(Stored data)
--- START ---
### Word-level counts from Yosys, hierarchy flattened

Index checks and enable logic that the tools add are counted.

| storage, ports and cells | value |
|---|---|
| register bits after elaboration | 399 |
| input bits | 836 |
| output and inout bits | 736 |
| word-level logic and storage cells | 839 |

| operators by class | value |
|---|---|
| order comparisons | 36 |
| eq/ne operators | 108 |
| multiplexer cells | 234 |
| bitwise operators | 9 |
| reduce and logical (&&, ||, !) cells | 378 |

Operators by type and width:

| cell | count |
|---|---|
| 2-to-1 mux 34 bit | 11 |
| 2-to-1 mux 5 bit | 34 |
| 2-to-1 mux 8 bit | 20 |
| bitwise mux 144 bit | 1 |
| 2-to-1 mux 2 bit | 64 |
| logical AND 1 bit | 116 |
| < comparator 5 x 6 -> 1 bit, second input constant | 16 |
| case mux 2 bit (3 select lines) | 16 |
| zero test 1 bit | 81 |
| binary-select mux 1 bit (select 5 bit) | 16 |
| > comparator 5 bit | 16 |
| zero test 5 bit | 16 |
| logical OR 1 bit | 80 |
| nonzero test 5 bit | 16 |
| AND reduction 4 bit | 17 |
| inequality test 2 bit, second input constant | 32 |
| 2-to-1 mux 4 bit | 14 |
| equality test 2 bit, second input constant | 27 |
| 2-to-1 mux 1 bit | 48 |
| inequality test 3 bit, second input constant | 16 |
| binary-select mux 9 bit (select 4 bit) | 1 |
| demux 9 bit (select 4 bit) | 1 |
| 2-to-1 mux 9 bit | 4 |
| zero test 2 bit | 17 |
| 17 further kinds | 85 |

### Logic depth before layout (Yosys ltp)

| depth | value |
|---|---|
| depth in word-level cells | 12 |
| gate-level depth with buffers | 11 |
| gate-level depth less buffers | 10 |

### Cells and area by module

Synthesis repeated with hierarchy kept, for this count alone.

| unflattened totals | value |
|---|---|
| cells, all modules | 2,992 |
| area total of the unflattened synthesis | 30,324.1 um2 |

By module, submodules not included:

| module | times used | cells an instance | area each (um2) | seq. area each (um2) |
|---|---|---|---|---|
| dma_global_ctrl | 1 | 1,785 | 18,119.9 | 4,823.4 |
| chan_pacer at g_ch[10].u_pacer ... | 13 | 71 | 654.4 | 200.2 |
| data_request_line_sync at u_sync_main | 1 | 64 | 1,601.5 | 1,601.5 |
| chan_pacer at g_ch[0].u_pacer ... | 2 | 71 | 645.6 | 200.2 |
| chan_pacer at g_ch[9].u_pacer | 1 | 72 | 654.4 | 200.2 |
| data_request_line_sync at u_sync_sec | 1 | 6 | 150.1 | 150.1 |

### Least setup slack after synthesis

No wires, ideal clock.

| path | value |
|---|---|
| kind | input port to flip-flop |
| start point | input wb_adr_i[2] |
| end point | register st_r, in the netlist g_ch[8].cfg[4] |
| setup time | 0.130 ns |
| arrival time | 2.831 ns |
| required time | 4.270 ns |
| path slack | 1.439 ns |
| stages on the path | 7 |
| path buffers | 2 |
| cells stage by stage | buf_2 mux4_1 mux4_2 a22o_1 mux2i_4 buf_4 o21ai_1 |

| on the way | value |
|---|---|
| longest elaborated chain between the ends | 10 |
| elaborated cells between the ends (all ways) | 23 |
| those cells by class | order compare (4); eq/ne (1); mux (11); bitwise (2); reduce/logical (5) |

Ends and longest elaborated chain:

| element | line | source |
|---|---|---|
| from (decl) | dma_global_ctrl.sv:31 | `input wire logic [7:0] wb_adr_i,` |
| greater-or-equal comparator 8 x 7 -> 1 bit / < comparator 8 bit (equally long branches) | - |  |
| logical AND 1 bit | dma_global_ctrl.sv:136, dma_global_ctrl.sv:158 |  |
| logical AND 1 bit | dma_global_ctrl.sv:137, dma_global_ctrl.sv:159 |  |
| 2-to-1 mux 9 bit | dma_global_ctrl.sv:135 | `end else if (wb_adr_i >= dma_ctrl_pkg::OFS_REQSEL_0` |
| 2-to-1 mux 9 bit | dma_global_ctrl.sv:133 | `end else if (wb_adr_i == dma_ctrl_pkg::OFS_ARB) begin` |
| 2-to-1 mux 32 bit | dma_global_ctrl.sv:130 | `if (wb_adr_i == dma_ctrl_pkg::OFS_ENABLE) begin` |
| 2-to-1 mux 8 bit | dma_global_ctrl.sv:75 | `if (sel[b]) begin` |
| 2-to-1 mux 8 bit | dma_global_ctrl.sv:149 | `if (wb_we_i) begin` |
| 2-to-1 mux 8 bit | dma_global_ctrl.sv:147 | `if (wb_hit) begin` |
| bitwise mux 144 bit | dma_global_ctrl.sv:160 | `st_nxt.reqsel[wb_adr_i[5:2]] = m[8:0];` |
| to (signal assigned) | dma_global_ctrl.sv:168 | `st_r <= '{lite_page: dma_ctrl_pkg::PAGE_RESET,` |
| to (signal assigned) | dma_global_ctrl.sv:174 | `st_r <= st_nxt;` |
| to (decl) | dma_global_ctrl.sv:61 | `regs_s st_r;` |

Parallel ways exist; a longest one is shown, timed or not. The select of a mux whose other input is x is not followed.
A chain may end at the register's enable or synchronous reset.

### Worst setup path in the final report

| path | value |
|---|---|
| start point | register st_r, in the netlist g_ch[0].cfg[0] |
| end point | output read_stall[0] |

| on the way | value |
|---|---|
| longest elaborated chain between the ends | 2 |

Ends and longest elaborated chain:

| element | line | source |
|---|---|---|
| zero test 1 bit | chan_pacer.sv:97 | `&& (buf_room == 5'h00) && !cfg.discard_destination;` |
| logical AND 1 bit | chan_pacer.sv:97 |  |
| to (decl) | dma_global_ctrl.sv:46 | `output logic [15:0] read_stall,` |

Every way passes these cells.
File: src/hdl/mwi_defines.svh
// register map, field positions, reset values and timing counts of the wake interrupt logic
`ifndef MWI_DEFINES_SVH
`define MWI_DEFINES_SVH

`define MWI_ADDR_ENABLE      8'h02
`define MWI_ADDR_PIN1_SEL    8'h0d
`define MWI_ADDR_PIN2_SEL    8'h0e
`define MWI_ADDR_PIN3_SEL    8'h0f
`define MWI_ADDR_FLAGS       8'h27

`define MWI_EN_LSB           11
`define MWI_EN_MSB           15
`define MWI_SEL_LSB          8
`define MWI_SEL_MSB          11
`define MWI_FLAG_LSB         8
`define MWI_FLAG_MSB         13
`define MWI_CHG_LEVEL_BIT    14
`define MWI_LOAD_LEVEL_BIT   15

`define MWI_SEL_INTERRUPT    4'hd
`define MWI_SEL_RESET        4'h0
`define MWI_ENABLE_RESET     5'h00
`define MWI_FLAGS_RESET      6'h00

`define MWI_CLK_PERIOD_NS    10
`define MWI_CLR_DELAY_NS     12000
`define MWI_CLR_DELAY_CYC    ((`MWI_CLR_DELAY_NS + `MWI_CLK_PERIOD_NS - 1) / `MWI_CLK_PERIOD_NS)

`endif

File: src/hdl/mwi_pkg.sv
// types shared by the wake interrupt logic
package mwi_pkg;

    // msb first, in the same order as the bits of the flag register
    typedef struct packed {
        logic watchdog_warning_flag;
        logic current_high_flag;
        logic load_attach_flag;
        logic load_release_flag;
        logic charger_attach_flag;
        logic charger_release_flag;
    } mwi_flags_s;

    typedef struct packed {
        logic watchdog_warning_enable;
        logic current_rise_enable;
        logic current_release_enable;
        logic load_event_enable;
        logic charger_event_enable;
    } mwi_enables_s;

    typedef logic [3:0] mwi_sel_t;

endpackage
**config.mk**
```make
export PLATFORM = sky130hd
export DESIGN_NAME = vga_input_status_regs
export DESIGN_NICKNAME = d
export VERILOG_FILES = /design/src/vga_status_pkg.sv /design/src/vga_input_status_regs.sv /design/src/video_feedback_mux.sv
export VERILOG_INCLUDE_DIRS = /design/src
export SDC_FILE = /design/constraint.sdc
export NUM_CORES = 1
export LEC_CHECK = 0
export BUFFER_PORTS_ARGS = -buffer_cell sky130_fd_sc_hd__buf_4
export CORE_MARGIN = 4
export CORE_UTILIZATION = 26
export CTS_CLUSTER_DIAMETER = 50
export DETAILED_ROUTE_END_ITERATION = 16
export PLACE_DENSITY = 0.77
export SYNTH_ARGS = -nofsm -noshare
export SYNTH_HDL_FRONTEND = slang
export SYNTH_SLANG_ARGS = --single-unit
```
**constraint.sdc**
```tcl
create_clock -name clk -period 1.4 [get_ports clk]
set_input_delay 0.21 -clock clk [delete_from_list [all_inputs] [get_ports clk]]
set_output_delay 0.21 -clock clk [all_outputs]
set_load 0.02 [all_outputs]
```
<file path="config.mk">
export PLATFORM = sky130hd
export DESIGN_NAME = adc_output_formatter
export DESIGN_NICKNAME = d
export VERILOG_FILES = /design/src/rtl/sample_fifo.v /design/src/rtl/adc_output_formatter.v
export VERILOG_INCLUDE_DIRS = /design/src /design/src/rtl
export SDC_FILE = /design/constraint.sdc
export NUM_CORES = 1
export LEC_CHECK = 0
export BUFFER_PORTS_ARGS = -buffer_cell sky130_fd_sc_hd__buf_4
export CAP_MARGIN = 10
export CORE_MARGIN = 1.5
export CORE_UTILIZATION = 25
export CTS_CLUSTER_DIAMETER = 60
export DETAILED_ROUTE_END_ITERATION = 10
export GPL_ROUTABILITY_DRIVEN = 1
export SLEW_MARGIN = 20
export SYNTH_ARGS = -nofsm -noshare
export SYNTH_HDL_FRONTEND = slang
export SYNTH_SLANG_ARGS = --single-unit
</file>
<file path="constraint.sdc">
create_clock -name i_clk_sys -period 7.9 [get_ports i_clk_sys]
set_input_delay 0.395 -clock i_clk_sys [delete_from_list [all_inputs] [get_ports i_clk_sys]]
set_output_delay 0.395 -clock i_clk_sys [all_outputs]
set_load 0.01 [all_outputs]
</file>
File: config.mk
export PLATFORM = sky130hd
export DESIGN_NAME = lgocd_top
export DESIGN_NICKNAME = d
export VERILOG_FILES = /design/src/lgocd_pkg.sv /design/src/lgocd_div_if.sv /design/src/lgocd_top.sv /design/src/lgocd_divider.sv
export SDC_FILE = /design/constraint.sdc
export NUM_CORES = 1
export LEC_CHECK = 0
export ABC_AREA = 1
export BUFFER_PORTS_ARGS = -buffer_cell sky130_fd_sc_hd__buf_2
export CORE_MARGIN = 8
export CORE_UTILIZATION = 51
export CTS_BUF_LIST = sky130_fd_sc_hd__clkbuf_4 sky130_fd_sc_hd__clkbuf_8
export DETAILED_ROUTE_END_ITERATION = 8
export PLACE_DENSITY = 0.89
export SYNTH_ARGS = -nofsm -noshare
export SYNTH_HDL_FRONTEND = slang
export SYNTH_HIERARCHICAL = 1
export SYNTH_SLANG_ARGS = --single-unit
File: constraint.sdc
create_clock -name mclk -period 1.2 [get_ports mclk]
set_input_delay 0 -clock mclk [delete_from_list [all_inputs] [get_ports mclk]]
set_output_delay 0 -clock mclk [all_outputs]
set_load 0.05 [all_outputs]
--- END ---
§ **Work order**
Return every line above that contains the word "else".

§ **Solution below**
| 2-to-1 mux 9 bit | dma_global_ctrl.sv:135 | `end else if (wb_adr_i >= dma_ctrl_pkg::OFS_REQSEL_0` |
| 2-to-1 mux 9 bit | dma_global_ctrl.sv:133 | `end else if (wb_adr_i == dma_ctrl_pkg::OFS_ARB) begin` |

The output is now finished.